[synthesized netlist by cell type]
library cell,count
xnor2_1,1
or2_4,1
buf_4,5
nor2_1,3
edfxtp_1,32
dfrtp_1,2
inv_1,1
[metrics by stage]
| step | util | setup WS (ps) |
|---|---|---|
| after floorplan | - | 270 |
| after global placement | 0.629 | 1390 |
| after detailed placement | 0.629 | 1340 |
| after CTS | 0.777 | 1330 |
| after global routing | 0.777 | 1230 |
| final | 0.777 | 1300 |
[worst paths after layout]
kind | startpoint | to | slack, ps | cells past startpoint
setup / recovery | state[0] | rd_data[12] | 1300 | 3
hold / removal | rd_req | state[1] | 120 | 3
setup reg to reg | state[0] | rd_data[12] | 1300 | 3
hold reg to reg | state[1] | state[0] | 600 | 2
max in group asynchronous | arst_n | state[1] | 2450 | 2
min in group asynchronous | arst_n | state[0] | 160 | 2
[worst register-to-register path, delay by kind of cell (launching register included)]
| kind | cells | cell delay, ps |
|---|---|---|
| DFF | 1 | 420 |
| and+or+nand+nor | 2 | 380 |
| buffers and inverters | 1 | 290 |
==> src/design/rv_pkg.sv <==
// Shared widths, opcodes and enums for the RV32I core; referenced by scoped names
`default_nettype none

package rv_pkg;

   // Data path and storage sizes
   localparam int XLEN       = 32;
   localparam int REG_COUNT  = 32;
   localparam int IMEM_WORDS = 64;

   typedef logic [XLEN-1:0]               word_t;
   typedef logic [$clog2(REG_COUNT)-1:0]  reg_idx_t;
   typedef logic [$clog2(IMEM_WORDS)-1:0] imem_addr_t;
   typedef logic [6:0]                    opcode_t;

   // Major opcodes the decoder knows
   localparam opcode_t OPC_OP     = 7'b0110011;
   localparam opcode_t OPC_OP_IMM = 7'b0010011;
   localparam opcode_t OPC_LUI    = 7'b0110111;
   localparam opcode_t OPC_AUIPC  = 7'b0010111;
   localparam opcode_t OPC_JAL    = 7'b1101111;
   localparam opcode_t OPC_BRANCH = 7'b1100011;

   // One value per instruction
   typedef enum logic [4:0] {
      OP_ADD, OP_SUB, OP_AND, OP_OR, OP_XOR,
      OP_SLL, OP_SRL, OP_SRA, OP_SLT, OP_SLTU,
      // Immediate forms
      OP_ADDI, OP_ANDI, OP_ORI, OP_XORI,
      OP_SLLI, OP_SRLI, OP_SRAI, OP_SLTI, OP_SLTIU,
      // Upper immediates and jump
      OP_LUI, OP_AUIPC, OP_JAL,
      // Conditional branches
      OP_BEQ, OP_BNE, OP_BLT, OP_BGE, OP_BLTU, OP_BGEU,
      OP_ILLEGAL
   } alu_op_e;

   // Register readout handshake states
   typedef enum logic [1:0] {
      IDLE,
      ACK,
      WAIT_DROP
   } readout_state_e;

endpackage

`default_nettype wire

==> src/design/decode_if.sv <==
// Decoded instruction bundle from the decoder to the ALU and the register file
`timescale 1ns/1ps
`default_nettype none

interface decode_if;

   rv_pkg::alu_op_e  op;
   rv_pkg::reg_idx_t rd;
   rv_pkg::reg_idx_t rs1;
   rv_pkg::reg_idx_t rs2;
   rv_pkg::word_t    imm;
   // Instruction writes a nonzero rd
   logic             wr_en;

   modport producer (output op, rd, rs1, rs2, imm, wr_en);

   // ALU needs only the operation and immediate
   modport consumer_alu (input op, imm);

   modport consumer_rf (input rs1, rs2, rd, wr_en);

endinterface

`default_nettype wire

==> src/design/rv_alu.sv <==
// Result computation, branch decision and next pc selection
`timescale 1ns/1ps
`default_nettype none

module rv_alu (
   decode_if.consumer_alu dec,
   input  rv_pkg::word_t  src1,
   input  rv_pkg::word_t  src2,
   input  rv_pkg::word_t  pc,
   output rv_pkg::word_t  result,
   output rv_pkg::word_t  next_pc
);

   rv_pkg::word_t                opb;
   rv_pkg::word_t                pc_plus4;
   rv_pkg::word_t                pc_plus_imm;
   logic [2*rv_pkg::XLEN-1:0]    sext_src1;
   rv_pkg::word_t                sra_res;
   logic                         lt_u;
   logic                         lt_s;
   logic                         eq;
   logic                         taken;

   // Second operand is imm for the I forms
   always_comb begin
      case (dec.op)
         rv_pkg::OP_ADDI, rv_pkg::OP_ANDI, rv_pkg::OP_ORI, rv_pkg::OP_XORI,
         rv_pkg::OP_SLLI, rv_pkg::OP_SRLI, rv_pkg::OP_SRAI,
         rv_pkg::OP_SLTI, rv_pkg::OP_SLTIU: opb = dec.imm;
         default:                            opb = src2;
      endcase
   end

   // Compares; signed one from sign bits
   assign eq   = (src1 == opb);
   assign lt_u = (src1 < opb);
   assign lt_s = (src1[rv_pkg::XLEN-1] == opb[rv_pkg::XLEN-1]) ? lt_u : src1[rv_pkg::XLEN-1];

   // Arithmetic shift through double-width sign extension
   assign sext_src1 = {{rv_pkg::XLEN{src1[rv_pkg::XLEN-1]}}, src1};
   assign sra_res   = rv_pkg::word_t'(sext_src1 >> opb[4:0]);

   assign pc_plus4    = pc + 32'd4;
   assign pc_plus_imm = pc + dec.imm;

   always_comb begin
      case (dec.op)
         rv_pkg::OP_ADD,  rv_pkg::OP_ADDI:  result = src1 + opb;
         rv_pkg::OP_SUB:                    result = src1 - opb;
         rv_pkg::OP_AND,  rv_pkg::OP_ANDI:  result = src1 & opb;
         rv_pkg::OP_OR,   rv_pkg::OP_ORI:   result = src1 | opb;
         rv_pkg::OP_XOR,  rv_pkg::OP_XORI:  result = src1 ^ opb;
         rv_pkg::OP_SLL,  rv_pkg::OP_SLLI:  result = src1 << opb[4:0];
         rv_pkg::OP_SRL,  rv_pkg::OP_SRLI:  result = src1 >> opb[4:0];
         rv_pkg::OP_SRA,  rv_pkg::OP_SRAI:  result = sra_res;
         rv_pkg::OP_SLT,  rv_pkg::OP_SLTI:  result = {31'b0, lt_s};
         rv_pkg::OP_SLTU, rv_pkg::OP_SLTIU: result = {31'b0, lt_u};
         rv_pkg::OP_LUI:                    result = dec.imm;
         rv_pkg::OP_AUIPC:                  result = pc_plus_imm;
         // Link address
         rv_pkg::OP_JAL:                    result = pc_plus4;
         default:                           result = '0;
      endcase
   end

   // Branch conditions, opb is src2 here
   always_comb begin
      case (dec.op)
         rv_pkg::OP_BEQ:  taken = eq;
         rv_pkg::OP_BNE:  taken = ~eq;
         rv_pkg::OP_BLT:  taken = lt_s;
         rv_pkg::OP_BGE:  taken = ~lt_s;
         rv_pkg::OP_BLTU: taken = lt_u;
         rv_pkg::OP_BGEU: taken = ~lt_u;
         rv_pkg::OP_JAL:  taken = 1'b1;
         default:         taken = 1'b0;
      endcase
   end

   assign next_pc = taken ? pc_plus_imm : pc_plus4;

endmodule

`default_nettype wire

==> src/flat_wrapper.sv <==
// flat-port wrapper written by rule: the top's interface ports become plain ports
module rv_alu_flat 
  (src1, src2, pc, result, next_pc, dec_op, dec_imm);
  decode_if dec_i ();
  input  rv_pkg::word_t src1;
  input  rv_pkg::word_t src2;
  input  rv_pkg::word_t pc;
  output rv_pkg::word_t result;
  output rv_pkg::word_t next_pc;
  input wire logic [$bits(dec_i.op)-1:0] dec_op;
  input wire logic [$bits(dec_i.imm)-1:0] dec_imm;
  assign dec_i.op = dec_op;
  assign dec_i.imm = dec_imm;
  rv_alu u_core (.dec(dec_i), .src1(src1), .src2(src2), .pc(pc), .result(result), .next_pc(next_pc));
endmodule
==> config.mk <==
export PLATFORM = sky130hd
export DESIGN_NAME = rv_alu_flat
export DESIGN_NICKNAME = d
export VERILOG_FILES = /design/src/design/rv_pkg.sv /design/src/design/decode_if.sv /design/src/design/rv_alu.sv /design/src/flat_wrapper.sv
export SDC_FILE = /design/constraint.sdc
export NUM_CORES = 1
export LEC_CHECK = 0
export ABC_AREA = 0
export BUFFER_PORTS_ARGS = -buffer_cell sky130_fd_sc_hd__buf_4
export CORE_UTILIZATION = 60
export DETAILED_ROUTE_END_ITERATION = 10
export PLACE_DENSITY_LB_ADDON = 0.08
export REMOVE_ABC_BUFFERS = 1
export SYNTH_ARGS = -nofsm -noshare
export SYNTH_HDL_FRONTEND = slang
export SYNTH_SLANG_ARGS = --single-unit
==> constraint.sdc <==
create_clock -name vclk -period 5.2
set_input_delay 0.26 -clock vclk [all_inputs]
set_output_delay 0.26 -clock vclk [all_outputs]
set_load 0.01 [all_outputs]
Word level (Yosys, flattened, before mapping)
Index checks and enable logic that the tools add are counted.

storage, ports and cells
  register bits after elaboration = 0
  bits of input ports = 133

operators by class
  muxes and demuxes = 5
  shift-type cells = 3
  add/subtract/negate cells = 4
  bitwise logic cells = 6
  order comparisons = 1
  reduce and logical (&&, ||, !) cells = 11
  eq/ne operators = 29

operators by type and width
  operator               number
  $pmux 32 s13           1
  $add 32x32->32         2
  $mux 32                2
  $shr 64x5->32          1
  $eq 5x5->1 const B     12
  $eq 5x4->1 const B     8
  $add 32x3->32 const B  1
  $and 32x32->32         1
  $eq 32x32->1           1
  $lt 32x32->1           1
  $or 32x32->32          1
  $shl 32x5->32          1
  $shr 32x5->32          1
  $sub 32x32->32         1
  $xor 32x32->32         1
  $eq 5x3->1 const B     4
  $reduce_or 2->1        9
  $eq 5x2->1 const B     2
  $reduce_or 9->1        1
  $pmux 1 s7             1
  $eq 5x1->1 const B     1
  $logic_not 5->1        1
  $not 1->1              3
  $eq 1x1->1             1
  $mux 1                 1

Depth between registers and ports, before layout
Gate-level depths: netlist of run 1.

  depth in word-level cells = 8
  depth in mapped cells = 21
  depth with buffers taken out = 16

Least setup slack after synthesis of run 1
OpenSTA, ideal clock, no wires.

  path type = input to output
  from = in dec_op[4]
  to = out next_pc[10]
  data required time = 4940 ps
  cell stages on the path = 21
  slack = 369 ps
  path buffers = 5
  data arrival time = 4571 ps
  path through = buf_4 > nand2b_2 > o22ai_2 > buf_2 > buf_1 > nand2_1 > nand2_1 > inv_1 > ha_1 > clkbuf_1 > nor4_1 > nand4_1 > nand4b_1 > nor4b_2 > nand2_1 > o32ai_1 > o21ai_0 > and4bb_1 > a22oi_4 > buf_4 > mux2i_1

between the ends
  word-level cells in the longest chain between the ends = 8
  elaborated cells on any way between the ends = 27
  those cells by class = order compare (1); eq/ne (18); mux (4); bitwise (3); reduce/logical (1)

ends and longest elaborated chain
  item                                        line                        source
  start: declaration                          flat_wrapper.sv:10          input wire logic [$bits(dec_i.op)-1:0] dec_op;
  $eq 5x4->1 or $eq 5x5->1 (tied branches)    rv_alu.sv:26                case (dec.op)
  $reduce_or 9->1                             rv_alu.sv:26
  $mux 32                                     rv_alu.sv:26
  $lt 32x32->1 or $eq 1x1->1 (tied branches)  rv_alu.sv:36, rv_alu.sv:37
  $mux 1                                      rv_alu.sv:37                assign lt_s = (src1[rv_pkg::XLEN-1] == opb[rv_pkg::XLEN-1]) ? lt_u : src1[rv_pkg::XLEN-1];
  $not 1->1                                   rv_alu.sv:72                rv_pkg::OP_BGE: taken = ~lt_s;
  $pmux 1 s7 (*)                              rv_alu.sv:68                case (dec.op)
  $mux 32 (*)                                 rv_alu.sv:80                assign next_pc = taken ? pc_plus_imm : pc_plus4;
  end: declaration                            flat_wrapper.sv:9           output rv_pkg::word_t next_pc;

Mark *: on every way between the ends. The rest lies on a longest branch, timed or not.

Final worst setup path of run 1
  from = in dec_op[2]
  to = out result[31]

between the ends
  word-level cells in the longest chain between the ends = 5
  elaborated cells on any way between the ends = 42
  those cells by class = add/sub (2); eq/ne (21); shift (3); mux (2); bitwise (3); reduce/logical (11)

ends and longest elaborated chain
  item                                      line                        source
  $eq 5x4->1 or $eq 5x5->1 (tied branches)  rv_alu.sv:26, rv_alu.sv:47
  $reduce_or 9->1                           rv_alu.sv:26
  $mux 32                                   rv_alu.sv:26
  $sub 32x32->32 (tied with other cells)    rv_alu.sv:49                rv_pkg::OP_SUB: result = src1 - opb;
  $pmux 32 s13 (*)                          rv_alu.sv:47                case (dec.op)
  end: declaration                          flat_wrapper.sv:8           output rv_pkg::word_t result;

Marks and branches as above.

==> out/qor.yml, run 1 <==
layout-drive-gt1-share_pct: 18.5
min_path_type: "in2out"
viasPerCell: 7.22
wl_per_cell_microns: 25.0
stdcell_area_sq_mm: 0.0146
drv_slew: 0
vias: 16300
dpl_cell_area_sq_mm: 0.0145
dr.pass1.iters: 7
fin_hold_ws_ns: 0.851
seq_area_frac_synth_pct: 0
synth_compound_area_share_pct: 33.2
die_w_microns: 147
setup_violations: 0
netlist_instances: 1830
grt_pass1_wl_microns: 84100
grt_max_degree: 54
crit_path_end_kind: "output pin"
final_common_cell: "buf_4"
ys_top_cells_by_area: "ha_1 (13%), mux2i_1 (12%), nand2_1 (6.2%), a21oi_1 (5.9%), nor2_1 (4.5%)"
synth-simple-area-share_pct: 22.2
seq_cell_count: 0
yosysWarnings: 0
num_rows: 52
min_to: "next_pc[0]"
syn_area_sq_mm: 0.0126
synthAdderAreaFrac_pct: 13.1
synth.avg_cell_area_sq_um: 6.88
leakagePower_uw: 0.00670
final_cell_mix: "buf_4 (266), nand2_1 (209), mux2i_1 (156)"
fmax_mhz: 195
grt_pass1_vias: 15200
path_max_fanout: 23
wl_microns: 56300
start_util_pct: 61.7
startpoint_type: "input port"
critPathKind: "in2out"
tightest_slew_ns: 0.945
power_density_mw_per_mm2: 157
outcome: "finished clean"
gp_congestion: 1.08
overflow: 0
track_usage_pct: 49.6
muxShareOfSynthArea_pct: 18.1
synth_xor_area_share_pct: 5.56
die_h_microns: 147
drc: 0
nNetsFinal: 2251
synth_top_cell_area_share_pct: 12.8
die_area_sq_mm: 0.0216
syn2layout_area_growth_pct: 16.0
slew_headroom_pct: 37.0
hold_viol_final: 0
worstPathArrival_ns: 4.86
core-area_sq_mm: 0.0204
cap_violations: 0
antenna_cells: 0
seqCellArea_sq_um: 0
synth.distinct_cells: 103
synth_top_family_by_area: "compound AO/OA/AOI/OAI gates"
yosysTopAreaCell: "ha_1"
ant_nets: 0
hpwl_microns: 43500
min-delay-start: "pc[0]"
nClkBuffers: 0
io_buffers: 197
whs_path_depth: 3
antenna_found_initial: 1
drtIter0Drc: 2292
num_io_pins: 197
min_period_over_period_pct: 98.5
ir_drop_mv: 0.0854
worstPathRequired_ns: 4.94
period_needed_ns: 5.12
## final cells by class
class / count / area [sq um]
tap: 270 / 338
multi-input combinational: 1599 / 11700
inverter: 113 / 432
timing repair buffer: 273 / 2130
fill: 1787 / 5820
## logic make-up after synthesis
group,Yosys count
and+or+nand+nor,597
AOI/OAI and AO/OA,596
buffers and inverters,231
muxes,195
adders and majority gates,131
xor gates and xnor gates,80
## worst max-delay path: stages
cell       delay (ns)
buf_4            0.19
nor2_2           0.17
buf_4            0.19
o22ai_4          0.11
buf_12           0.18
buf_4            0.14
a21boi_4         0.15
inv_2            0.06
ha_1             0.34
o21ai_0          0.13
o21ai_0          0.43
nand2_1          0.17
o21ai_0          0.43
a211oi_1         0.15
buf_4            0.18
o21ai_0          0.45
a2111oi_0        0.20
buf_4            0.19
o31ai_1          0.28
xnor2_1          0.10
o211ai_1         0.18
buf_4            0.15
## timing repair
action | CTS | global route
endpoints found under the setup margin | 0 | 33
gates resized for setup | 0 | 6
buffers inserted | 0 | 5
hold buffers | 0 | 0
## per-layer routing
| metal | GRT usage (%) | up-vias | routed length (microns) |
|---|---|---|---|
| met2 | 76.4 | 1379 | 23700 |
| met5 | 0 | - | 0 |
| met3 | 13.5 | 266 | 8570 |
| met4 | 27.8 | 0 | 3690 |
| met1 | 62.4 | 7454 | 20300 |
| li1 | - | 7173 | - |
## per-stage QoR
step	power (uW)	setup TNS [ns]	std cells	utilization, %	worst slack, ns
global route	2400	-0.0365	2255	71.5	-0.0223
floorplan	1340	-49.33	1712	-	-1.26
CTS	2180	0	2250	71.2	0.169
detailed placement	2170	0	2250	71.2	0.182
finish	2290	0	2255	71.5	0.0788
global placement	2140	0	2250	71.2	0.338
## cells in the mapped netlist, types with 13 or more instances
| cell type | instances |
|---|---|
| nand2_1 | 209 |
| mux2i_1 | 156 |
| nor2_1 | 152 |
| a21oi_1 | 149 |
| ha_1 | 129 |
| inv_1 | 108 |
| o21ai_0 | 89 |
| clkbuf_1 | 80 |
| nand3_1 | 49 |
| nor3_1 | 46 |
| xor2_1 | 42 |
| xnor2_1 | 38 |
| a211oi_1 | 33 |
| o221ai_1 | 31 |
| a21o_1 | 30 |
| o211ai_1 | 26 |
| o21bai_1 | 24 |
| mux4_2 | 23 |
| nand2b_1 | 19 |
| o22ai_1 | 19 |
| a222oi_1 | 17 |
| or3_1 | 17 |
| buf_2 | 16 |
| nor4_1 | 15 |
| o31ai_1 | 15 |
| and3_1 | 14 |
| a221oi_1 | 13 |
| a31oi_1 | 13 |
| nor2b_1 | 13 |
## worst max path at each step
stage                          from         end  slack [ns]
final                     dec_op[2]  result[31]        0.08
after global routing      dec_op[0]  next_pc[0]       -0.02
after CTS                 dec_op[0]  next_pc[1]        0.17
after detailed placement  dec_op[0]  next_pc[1]        0.18
after global placement    dec_op[0]  next_pc[0]        0.34
after floorplan           dec_op[1]  next_pc[0]       -1.26
## power by group
part	internal, uW	total, uW	switching (uW)
clock	0	0	0
combinational	901	2290	1390
sequential	0	0	0
total	901	2290	1390
Power figures use the tool's default switching activity.
==> run 2: changes to the inputs <==
--- a/config.mk
+++ b/config.mk
@@ -7,7 +7,7 @@
 export LEC_CHECK = 0
 export ABC_AREA = 0
 export BUFFER_PORTS_ARGS = -buffer_cell sky130_fd_sc_hd__buf_4
-export CORE_UTILIZATION = 60
+export CORE_UTILIZATION = 27
 export DETAILED_ROUTE_END_ITERATION = 10
 export PLACE_DENSITY_LB_ADDON = 0.08
 export REMOVE_ABC_BUFFERS = 1
==> run 2 against run 1 <==
  * Largest cell class unchanged
  * Flip-flop and latch count did not move
  * Utilization fell by 38 points
  * Critical path depth fell by 8
  * Wire length rose by 27%
  * Via count fell by 3.3%
  * Global-route usage fell by 20 points
  * Worst hold slack improved by 0.027 ns
  * Sequential share of layout area did not move
  * Final cell count rose by 17%
  * Worst setup slack improved by 0.14 ns
  * Critical path type unchanged
  * Count of clock-buffer cells in the layout did not move
==> out/qor.yml, run 2 (synthesis results as in run 1) <==
outcome: "finished clean"
tightest_slew_ns: 1.27  # +0.323 ns
wl_microns: 71400  # +27%
seq_cell_count: 0  # unchanged
setup_violations: 0  # unchanged
hold_viol_final: 0  # unchanged
syn2layout_area_growth_pct: 22.4
hpwl_microns: 58000  # +33%
start_util_pct: 27.6  # -34 points
core-area_sq_mm: 0.0457  # +120%
final_cell_mix: "buf_4 (320), nand2_1 (209), mux2i_1 (156)"
fmax_mhz: 201  # +2.7%
startpoint_type: "input port"
num_io_pins: 197  # unchanged
nClkBuffers: 0  # unchanged
ant_nets: 0  # unchanged
die_area_sq_mm: 0.0475  # +120%
num_rows: 78  # +50%
track_usage_pct: 29.1  # -20 points
worstPathArrival_ns: 4.73  # -0.13 ns
slew_headroom_pct: 13.3  # -24 points
viasPerCell: 5.96  # -17%
critPathKind: "in2out"
hold_buffers: 0  # unchanged
nNetsFinal: 2305  # +2.4%
rsz0062_at_grt: "yes"
layout-drive-gt1-share_pct: 20.5  # +2.0 points
path_max_fanout: 38  # +65%
seqCellArea_sq_um: 0  # unchanged
die_w_microns: 218  # +48%
grt_max_degree: 54  # unchanged
drc: 0  # unchanged
grt_pass1_wl_microns: 104000  # +24%
drtIter0Drc: 1413  # -38%
vias: 15700  # -3.3%
drv_slew: 0  # unchanged
min_path_type: "in2out"
period_needed_ns: 4.99  # -0.136 ns
cap_violations: 0  # unchanged
wl_per_cell_microns: 27.1  # +8.4%
io_buffers: 197  # unchanged
worstPathRequired_ns: 4.94  # about the same
antenna_found_initial: 0  # -1
die_h_microns: 218  # +48%
gp_congestion: 0.938  # -13%
crit_path_end_kind: "output pin"
grt_pass1_vias: 15400  # +1.1%
min_period_over_period_pct: 95.9  # -2.6 points
dr.pass1.iters: 6  # -1
overflow: 0  # unchanged
final_util_pct: 33.8  # -38 points
final_common_cell: "buf_4"
-- run 2: changes by cell type in the layout (fill, tap and decap cells not counted), sizes merged --
| cell | delta |
|---|---|
| diode | +1 |
| buf | +54 |
-- run 2: final cells by class --
type                            count  area, sq um
Antenna cell                        1         2.50
Fill cell                        5092        30200
Inverter                          113          432
Multi-Input combinational cell   1599        11700
Tap cell                          600          751
Timing Repair Buffer              327         2520
-- run 2: through the flow --
| stage | TNS [ns] | area, sq um | cells | setup slack (ns) | hold slack (ns) |
|---|---|---|---|---|---|
| after global routing | -0.0126 | 15400 | 2639 | -0.00687 | 0.893 |
| after detailed placement | 0 | 15300 | 2635 | 0.118 | 0.877 |
| after global placement | 0 | 15300 | 2635 | 0.148 | 0.868 |
| after CTS | 0 | 15300 | 2635 | 0.113 | 0.878 |
| final | 0 | 15400 | 2640 | 0.215 | 0.878 |
| after floorplan | -49.33 | 12100 | 1712 | -1.26 | 0.604 |
-- run 2: worst paths after layout --
| path | from | to | slack, ns | cells past startpoint |
|---|---|---|---|---|
| setup / recovery | dec_op[3] | result[19] | 0.21 | 14 |
| hold / removal | pc[2] | next_pc[2] | 0.88 | 3 |
-- run 2: metal layers --
layer / track usage, % / routed length, microns / vias up
met1: 41.2 / 32600 / 7789
met2: 47.6 / 32700 / 621
met3: 2.26 / 4430 / 61
met5: 0 / 0 / -
li1: - / - / 7270
met4: 6.46 / 1750 / 0
-- run 2: timing repair --
item                                    in CTS  in global routing
hold endpoints to repair                     0                  0
gates resized for setup                      0                  8
endpoints found under the setup margin       0                 33
buffers inserted                             0                  4
-- run 2: worst max-delay path, cell delays in order --
cell and delay (ns):
buf_4 0.17, nand2b_2 0.20, a2bb2oi_4 0.26, mux2_4 0.34, buf_4 0.26, inv_8 0.34, mux4_2 0.65, mux2i_1 0.22
mux2i_1 0.18, o21a_1 0.26, a2111oi_0 1.00, buf_4 0.25, o2111ai_1 0.14, buf_4 0.18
★ ★ ★ ★ ★
• TASK DESCRIPTION: Every line with the string "group" in the material should be returned.

• WRITTEN REPLY:
max in group asynchronous | arst_n | state[1] | 2450 | 2
min in group asynchronous | arst_n | state[0] | 160 | 2
group,Yosys count
## power by group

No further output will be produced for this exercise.